Food has always been synonymous with love for me. Both of my grandmothers were constantly asking what I needed to eat. It was their way of asking, “What flavor will this unconditional love take today?” My most treasured memories of family always involve shared meals and what we ate—layered salad on Easter, buttery toast on Saturday mornings, Cardamom bread on Christmas day. Hot dogs and beans on a picnic table in the Vermont woods.
My passion for a good meal is what lead me to agriculture. My love for the work is what lead me to stay. I love this work. Every animal, blade of grass, and smear of mud. I have told past partners (perhaps unwisely) that no, I will never love anything as much as I love my cow herd. And I meant it. This work is hard, constant, and allows me to channel my fierceness and nurturing energy into a means of survival. That love is transformed into food for my community. My meat on the table at a community member’s home spreads that love, amplifies it, fixes it directly into their bodies as new muscles, neurons, energy for the day ahead. It is profound magic. In a world spinning out of control, I can tighten a fence. This is what I can do.
Farming is a tremendous and powerful act of love. As a farmer, have I taken the time to recognize that today? Have I whispered my affections as I turned soil this morning? Have I paused to recognize the fullness in my heart as I wade through knee high alfalfa? Have I let myself take a moment to smile wildly at slick, fat cattle? Have I appreciated and honored the strength and dedication of my fellow workers? By our very nature, we are passionate, resourceful, and tender folk, and we are what our communities need right now. Like farming, feeding others is both simple and radical—it can be as easy as a full belly, the opportunity to get out in nature, or a friendly smile at the farmer’s market. Likewise, we can harness our passion and resourcefulness as meaningful activators of change in our local and national communities. Farmers and activists have cobbled something out of nothing for centuries, and we can do it again. How can we rally for the underprivileged in our communities? I ask you, how can your food become your activism against the terrible forces at work in the world?

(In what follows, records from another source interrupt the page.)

File: src/rtl/swmap_read_gate.sv
module swmap_read_gate #(
  parameter int DATA_W = 8
) (
  input  logic              clk,
  input  logic              rst_n,
  input  logic              opt_in,
  input  logic              ext_dis_n,
  input  logic              rd_hit,
  input  logic [DATA_W-1:0] data_in,
  output logic [DATA_W-1:0] data_out,
  output logic              oe,
  output logic              opt_state,
  output logic              rd_block
);

  logic opt_q;

  // The option is static configuration, captured once per clock.
  always_ff @(posedge clk or negedge rst_n) begin
    if (!rst_n) opt_q <= 1'b0;
    else        opt_q <= opt_in;
  end

  function automatic logic block_reads(input logic opt, input logic line_n);
    return opt && !line_n;
  endfunction

  assign opt_state = opt_q;
  assign rd_block  = block_reads(opt_q, ext_dis_n);
  assign oe        = rd_hit && !rd_block;
  assign data_out  = oe ? data_in : '0;

endmodule
File: src/rtl/can_sif_pkg.sv
package can_sif_pkg;
  localparam int STW  = 2;
  localparam int NDIR = 2;
  localparam int CFGW = 8;
  localparam int DIR_RX = 0;
  localparam int DIR_TX = 1;

  typedef logic [STW-1:0] fc_state_t;
  localparam fc_state_t ST_OK   = 2'b00;
  localparam fc_state_t ST_WARN = 2'b01;
  localparam fc_state_t ST_ERR  = 2'b10;
  localparam fc_state_t ST_BOFF = 2'b11;

  localparam int B_WAKE  = 7;
  localparam int B_STAT  = 6;
  localparam int B_RXS_H = 5;
  localparam int B_RXS_L = 4;
  localparam int B_TXS_H = 3;
  localparam int B_TXS_L = 2;
  localparam int B_OVR   = 1;
  localparam int B_RXF   = 0;
endpackage

File: src/rtl/can_sif_cfg_reg.sv
module can_sif_cfg_reg
  import can_sif_pkg::*;
(
  input  logic            clk,
  input  logic            rst_n,
  input  logic            we_i,
  input  logic [CFGW-1:0] wdata_i,
  output logic [CFGW-1:0] q_o
);
  always_ff @(posedge clk or negedge rst_n) begin
    if (!rst_n)    q_o <= '0;
    else if (we_i) q_o <= wdata_i;
  end
endmodule

File: src/rtl/can_sif_dir_filter.sv
module can_sif_dir_filter
  import can_sif_pkg::*;
(
  input  logic      clk,
  input  logic      rst_n,
  input  fc_state_t cur_i,
  input  logic [1:0] sens_i,
  output fc_state_t prev_o,
  output logic      hit_o
);
  logic moved, touches_boff, touches_err;

  always_ff @(posedge clk or negedge rst_n) begin
    if (!rst_n) prev_o <= ST_OK;
    else        prev_o <= cur_i;
  end

  // error and bus-off both have the upper state bit set
  always_comb begin
    moved        = (cur_i != prev_o);
    touches_boff = (cur_i == ST_BOFF) || (prev_o == ST_BOFF);
    touches_err  = cur_i[STW-1] || prev_o[STW-1];
    unique case (sens_i)
      2'b00:   hit_o = 1'b0;
      2'b01:   hit_o = moved && touches_boff;
      2'b10:   hit_o = moved && touches_err;
      default: hit_o = moved;
    endcase
  end
endmodule

File: src/rtl/can_sif_flag.sv
module can_sif_flag
  import can_sif_pkg::*;
(
  input  logic                 clk,
  input  logic                 rst_n,
  input  logic [NDIR-1:0]      hit_i,
  input  logic                 clr_i,
  input  fc_state_t            rx_cur_i,
  input  fc_state_t            tx_cur_i,
  output logic                 flag_o,
  output fc_state_t            rx_rpt_o,
  output fc_state_t            tx_rpt_o
);
  logic flag_d;
  assign flag_d = (|hit_i) || (flag_o && !clr_i);

  always_ff @(posedge clk or negedge rst_n) begin
    if (!rst_n) begin
      flag_o   <= 1'b0;
      rx_rpt_o <= ST_OK;
      tx_rpt_o <= ST_OK;
    end else begin
      flag_o <= flag_d;
      if (!flag_o) begin
        rx_rpt_o <= rx_cur_i;
        tx_rpt_o <= tx_cur_i;
      end
    end
  end
endmodule

File: src/rtl/can_stat_irq_filter.sv
module can_stat_irq_filter
  import can_sif_pkg::*;
(
  input  logic       clk,
  input  logic       rst_n,
  input  logic [1:0] rx_state_i,
  input  logic [1:0] tx_state_i,
  input  logic       cfg_we_i,
  input  logic [7:0] cfg_wdata_i,
  output logic [7:0] cfg_rdata_o,
  input  logic       flag_clr_i,
  input  logic       wake_evt_i,
  input  logic       ovr_evt_i,
  input  logic       rxf_evt_i,
  output logic       stat_flag_o,
  output logic       stat_irq_o,
  output logic       wake_irq_o,
  output logic       ovr_irq_o,
  output logic       rxf_irq_o,
  output logic [1:0] rx_state_o,
  output logic [1:0] tx_state_o
);
  logic [CFGW-1:0]           cfg_q;
  logic [NDIR-1:0][STW-1:0]  cur, prev;
  logic [NDIR-1:0][1:0]      sens;
  logic [NDIR-1:0]           hit;

  can_sif_cfg_reg u_cfg (
    .clk(clk), .rst_n(rst_n), .we_i(cfg_we_i), .wdata_i(cfg_wdata_i), .q_o(cfg_q)
  );

  assign sens[DIR_RX] = cfg_q[B_RXS_H:B_RXS_L];
  assign sens[DIR_TX] = cfg_q[B_TXS_H:B_TXS_L];

  // receiver is coded bus-off while the transmitter is; recovery forces OK
  assign cur[DIR_TX] = tx_state_i;
  assign cur[DIR_RX] = (tx_state_i == ST_BOFF) ? ST_BOFF :
                       (prev[DIR_TX] == ST_BOFF) ? ST_OK : rx_state_i;

  for (genvar d = 0; d < NDIR; d++) begin : g_dir
    can_sif_dir_filter u_filt (
      .clk(clk), .rst_n(rst_n), .cur_i(cur[d]), .sens_i(sens[d]),
      .prev_o(prev[d]), .hit_o(hit[d])
    );
  end

  can_sif_flag u_flag (
    .clk(clk), .rst_n(rst_n), .hit_i(hit), .clr_i(flag_clr_i),
    .rx_cur_i(cur[DIR_RX]), .tx_cur_i(cur[DIR_TX]),
    .flag_o(stat_flag_o), .rx_rpt_o(rx_state_o), .tx_rpt_o(tx_state_o)
  );

  assign cfg_rdata_o = cfg_q;
  assign stat_irq_o  = stat_flag_o & cfg_q[B_STAT];
  assign wake_irq_o  = wake_evt_i  & cfg_q[B_WAKE];
  assign ovr_irq_o   = ovr_evt_i   & cfg_q[B_OVR];
  assign rxf_irq_o   = rxf_evt_i   & cfg_q[B_RXF];
endmodule

File: config.mk
export PLATFORM = sky130hd
export DESIGN_NAME = can_stat_irq_filter
export DESIGN_NICKNAME = d
export VERILOG_FILES = /design/src/rtl/can_sif_pkg.sv /design/src/rtl/can_sif_cfg_reg.sv /design/src/rtl/can_sif_dir_filter.sv /design/src/rtl/can_sif_flag.sv /design/src/rtl/can_stat_irq_filter.sv
export SDC_FILE = /design/constraint.sdc
export NUM_CORES = 1
export LEC_CHECK = 0
export ABC_CLOCK_PERIOD_IN_PS = 2100
export CORE_ASPECT_RATIO = 0.8
export CORE_MARGIN = 4
export CORE_UTILIZATION = 30
export CTS_CLUSTER_DIAMETER = 50
export CTS_CLUSTER_SIZE = 14
export DETAILED_ROUTE_END_ITERATION = 6
export PLACE_DENSITY_LB_ADDON = 0.2
export SYNTH_ARGS = -nofsm -noshare
export SYNTH_HDL_FRONTEND = slang
export SYNTH_HIERARCHICAL = 1
export SYNTH_SLANG_ARGS = --single-unit
File: constraint.sdc
create_clock -name clk -period 2.1 [get_ports clk]
set_clock_uncertainty 0.2 [all_clocks]
set_input_delay 0.63 -clock clk [delete_from_list [all_inputs] [get_ports clk]]
set_output_delay 0.63 -clock clk [all_outputs]
set_load 0.02 [all_outputs]
==> results.ini, run 1 <==
[status]
status = finished, final reports clean

[global_route]
grt_use_total = 0.117
first_global_vias = 756
grt_max_degree = 18
antenna_found_initial = 0
overflow = 0
grt_pass1_wl_um = 3400

[power]
p_total_mw = 1.03
leakage_nw = 0.688
p_per_area_nw_per_um2 = 766
peakVddDrop_mv = 0.351

[setup_path]
crit_path_cell_trace = and2_1 > dlygate4sd2_1
crit_start = u_flag/flag_o
required_ns = 1.27
crit_type = flop to output port
critPathCapture = stat_irq_o
slowest_stage = dfrtp_1
startpoint_type = flop
arrival_ns = 1.19
ff2ff_path_depth = 9
timing.rr.start = g_dir[1].u_filt/prev_o[0]
crit_fanout = 3
ff2ff_setup_slack_ns = 0.31
r2r_end = u_flag/flag_o
critical-path-max-stage-delay_ns = 0.42
endpoint_kind = output port

[synthesis]
ys_warn_count = 6
synth.area.top_cells = dfrtp_1 49%, mux2_4 14%, ha_1 8.7%, mux2_2 5.2%, inv_1 3.1%
synth_top_cells_by_count = 17 x dfrtp_1, 8 x mux2_4, 7 x inv_1
synth_edf_count = 0
syn_avg_cell_area_sq_um = 12.7
synth.most_common_cell = dfrtp_1
seq_area_frac_synth = 0.494
synth_top_area_frac = 0.494
ys_types = 16
synth_fp_nets = 93
synth.ff_latch_count = 17
yosys_most_used_dff = dfrtp_1
synthCells = 68
ys_async_sr_fraction = 1.00
yosys.area.top_type = dfrtp_1
syn_area_sq_um = 861

[timing]
fin_crit_sh = 0.961
layout_setup_ws_ns = 0.0817
worst_pin_slew_ns = 0.220
rsz0062_at_grt = false
fmaxAchievable_mhz = 495
finalHoldViolCount = 0
max_slew_margin = 0.852
setup_viol = 0
min_period_ns = 2.02
slew_viol_final = 0

[detailed_routing]
drtIter0Drc = 18
wl_um = 1930
vias = 666
drt_first_pass_iters = 4
avgRoutedWirePerCell_um = 12.9
antenna_left = 0
drc = 0
drt-vias-per-instance = 4.44

[placement]
gp_congestion = 0.688
dp_slack_ns = -0.541
hpwl_um = 1490
port_buffers = 35

[final_layout]
layout.nets = 138
drive_gt1_frac = 0.304
antenna_cells = 0
area_growth_pct = 56.2
fill_cells = 254

[clocking]
cts_tree = done
ctsLongestPathBuffers = 2
clk_latency_ns = 0.28
htreeDepth = 1
clockRootBuffer = clkbuf_4
path_clk_slew_ns = 0.10
cts_num_sinks = 17
ctsHoldBuffers = 0
numCtsBuffers = 3

[die]
die_area_sq_um = 3800
initial_utilization = 0.314
fp.dieW_um = 67.9
io_pins = 36
die_h_um = 55.9
coreArea_sq_um = 2740
fp-row-count = 17

[flow_run]
drv_cap = 0

[worst_hold_path]
hp-class = flop to flop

You, my dear consumer, are also equipped to do your part to change the world. Nobody has loved this food as fully as the farmer, until you. That purchase becomes land properly cared for, my butcher’s son’s college tuition, cash flow for my local freezer truck driver, and most importantly, the fuel that you need to make your own small changes in the world. Purchasing your next meal directly from a farmer is exercising your ability to buy into an economy of love. We are not helpless against the forces of hatred. In the same way that you have the power to choose how to nourish yourself, you also have the power to choose how you nourish your fellow human, spiritually, emotionally, and physically. Participation in this economy of love, little by little, has tremendous power. Be inspired by this, do not stop there.
“I can feed you.”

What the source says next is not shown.